После ухода Абу-Ахмада наступила короткая пауза.
— Значит, все устроено, — сказал Узи тоном, свидетельствующим о том, что он удовлетворен результатами встречи.
И тут наконец Итамар совершенно неожиданно для своих «консультантов» вскочил с места и гневно объявил:
— Нет, ничего не устроено!
Режиссер и его приятель опешили.
— Что случилось? — искренне удивился Узи.
И тогда на глазах у посетителей, официантов и хозяина заведения, который в панике выскочил из кухни, Итамар зашелся в истерическом крике. Он бросал обвинения одно за другим — в лицо Узи, не пощадил и Шмуэля, который сидел оглохший, не понимая, за что на него обрушился гнев Итамара.
Узи, тоже вскочивший со своего места, орал ему в ответ, что, знай он, какой человек Итамар, не только не повез бы его в Яфо, но и не сел бы с ним в одну машину, даже бы не стал вступать в разговор.
— Так ты поддерживаешь взгляды Меламеда, а? — крикнул Узи. — Теперь все ясно!
Когда до бедного Шмуэля дошла ужасная правда, он впал в шок. Его руки инстинктивно взметнулись, чтобы прикрыть разинутый рот.
— Что вы вообще знаете о взглядах Меламеда, кроме того, что сами ему приписали?! — взорвался Итамар.
По мере того как крики его усиливались, начала путаться речь. Такое с ним случалось в моменты сильного волнения. В конце концов Итамар в гневе покинул ресторан, не сумев закончить фразы.
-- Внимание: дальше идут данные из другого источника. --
Setup of the reference run:
==> flow/design.v <==
`timescale 1ns / 1ps
module pid_controller(
    input  logic        clk,
    input  logic        rst_n,
    input  logic [15:0] setpoint,
    input  logic [15:0] feedback,
    input  logic [15:0] Kp,
    input  logic [15:0] Ki,
    input  logic [15:0] Kd,
    input  logic [15:0] clk_prescaler,
    output logic [15:0] control_signal
);
    logic signed [16:0]  error_s;         
    logic signed [16:0]  prev_error_s;
    logic signed [31:0]  integral_s;      
    logic signed [31:0]  derivative_s;
    logic [15:0] clk_divider;
    logic        sampling_flag;
    logic signed [31:0] kp_mul, ki_mul;
    logic signed [31:0] kd_mul;
    logic signed [31:0] control_calc;
    always_ff @(posedge clk or negedge rst_n) begin
        if (!rst_n) begin
            clk_divider    <= 16'h0000;
            sampling_flag  <= 1'b0;
        end else if (clk_divider == clk_prescaler) begin
            clk_divider    <= 16'h0000;
            sampling_flag  <= 1'b1;
        end else begin
            clk_divider    <= clk_divider + 16'd1;
            sampling_flag  <= 1'b0;
        end
    end
    always_comb begin
        error_s = $signed({1'b0, setpoint}) - $signed({1'b0, feedback});
        kp_mul = $signed({1'b0, Kp}) * error_s;
        ki_mul = $signed({1'b0, Ki}) * error_s;
        kd_mul = $signed({1'b0, Kd}) * (error_s - prev_error_s);
        control_calc = kp_mul + integral_s + kd_mul;
    end
    always_ff @(posedge clk or negedge rst_n) begin
        if (!rst_n) begin
            prev_error_s   <= '0;
            integral_s     <= '0;
            derivative_s   <= '0;
            control_signal <= 16'h0000;
        end else if (sampling_flag) begin
            integral_s   <= integral_s + ki_mul;
            derivative_s <= kd_mul;
            control_signal <= control_calc[15:0];
            prev_error_s <= error_s;
        end
    end
endmodule
`timescale 1ns/1ps
module top (
  input  logic        clk,
  input  logic        rst_n,
  input  logic [15:0] setpoint,
  input  logic [15:0] feedback,
  input  logic [15:0] Kp,
  input  logic [15:0] Ki,
  input  logic [15:0] Kd,
  input  logic [15:0] clk_prescaler,
  output logic [15:0] control_signal
);
  pid_controller u_dut (
    .clk(clk),
    .rst_n(rst_n),
    .setpoint(setpoint),
    .feedback(feedback),
    .Kp(Kp),
    .Ki(Ki),
    .Kd(Kd),
    .clk_prescaler(clk_prescaler),
    .control_signal(control_signal)
  );
endmodule
clock: 16.2 ns
lec_check: 0
abc_area: 1
cap_margin: 35
cell_pad_in_sites_detail_placement: 0
cell_pad_in_sites_global_placement: 2
core_margin: 8
core_utilization: 53
cts_cluster_diameter: 230
cts_cluster_size: 52
gpl_routability_driven: 1
hold_slack_margin: 0.11
min_routing_layer: met2
setup_slack_margin: 3.22
slew_margin: 5
run.sh (not shown) runs the stock make flow with config.mk's settings and CLKGATE_MAP_FILE=.
Status(the reference run) = ERROR, stage = global placement (3_3_place_gp)
Relative to the reference run, the following input files were edited for the trial run:
Settings: swapping 35 for 20 in CAP_MARGIN; clearing ABC_AREA, which used to be 1; clearing CTS_CLUSTER_DIAMETER, which used to be 230; swapping 53 for 13 in CORE_UTILIZATION; swapping 5 for 20 in SLEW_MARGIN; clearing HOLD_SLACK_MARGIN, which used to be 0.11; clearing GPL_ROUTABILITY_DRIVEN, which used to be 1; swapping 8 for 2 in CORE_MARGIN; clearing SETUP_SLACK_MARGIN, which used to be 3.22; clearing CELL_PAD_IN_SITES_DETAIL_PLACEMENT, which used to be 0; clearing MIN_ROUTING_LAYER, which used to be met2; clearing CELL_PAD_IN_SITES_GLOBAL_PLACEMENT, which used to be 2; clearing CTS_CLUSTER_SIZE, which used to be 52; swapping 16.2 for 13.6 in the clock period (ns, I/O delays scaled along).
### Flow results
Having completed the whole flow, the trial run delivered a layout that passed the timing, DRC and antenna checks. Delta (the trial run minus the reference run): floorplan die width +160 um, die boundary height rose by 82%, synthesized cell count down about 23%. Diff the reference run -> the trial run: fraction of synthesized area in multiplexers rose 1.2 points; die size rose about 230%; unique cell type count in the Yosys netlist rose 5; effective utilization at floorplan fell 41 points. The trial run vs the reference run — average size of a mapped cell climbed by more than 10%.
Не привыкшему к подобным инцидентам Узи удалось все же на удивление быстро овладеть собой. Позже, изображая это происшествие своим знакомым, он с гордостью это подчеркивал. Но когда Итамар ушел, Узи почувствовал, насколько он взволнован. Он плюхнулся на стул и смахнул пот со лба. А придя в себя, извинился перед хозяином ресторана и пообещал, что больше никогда не приведет к нему этого типа.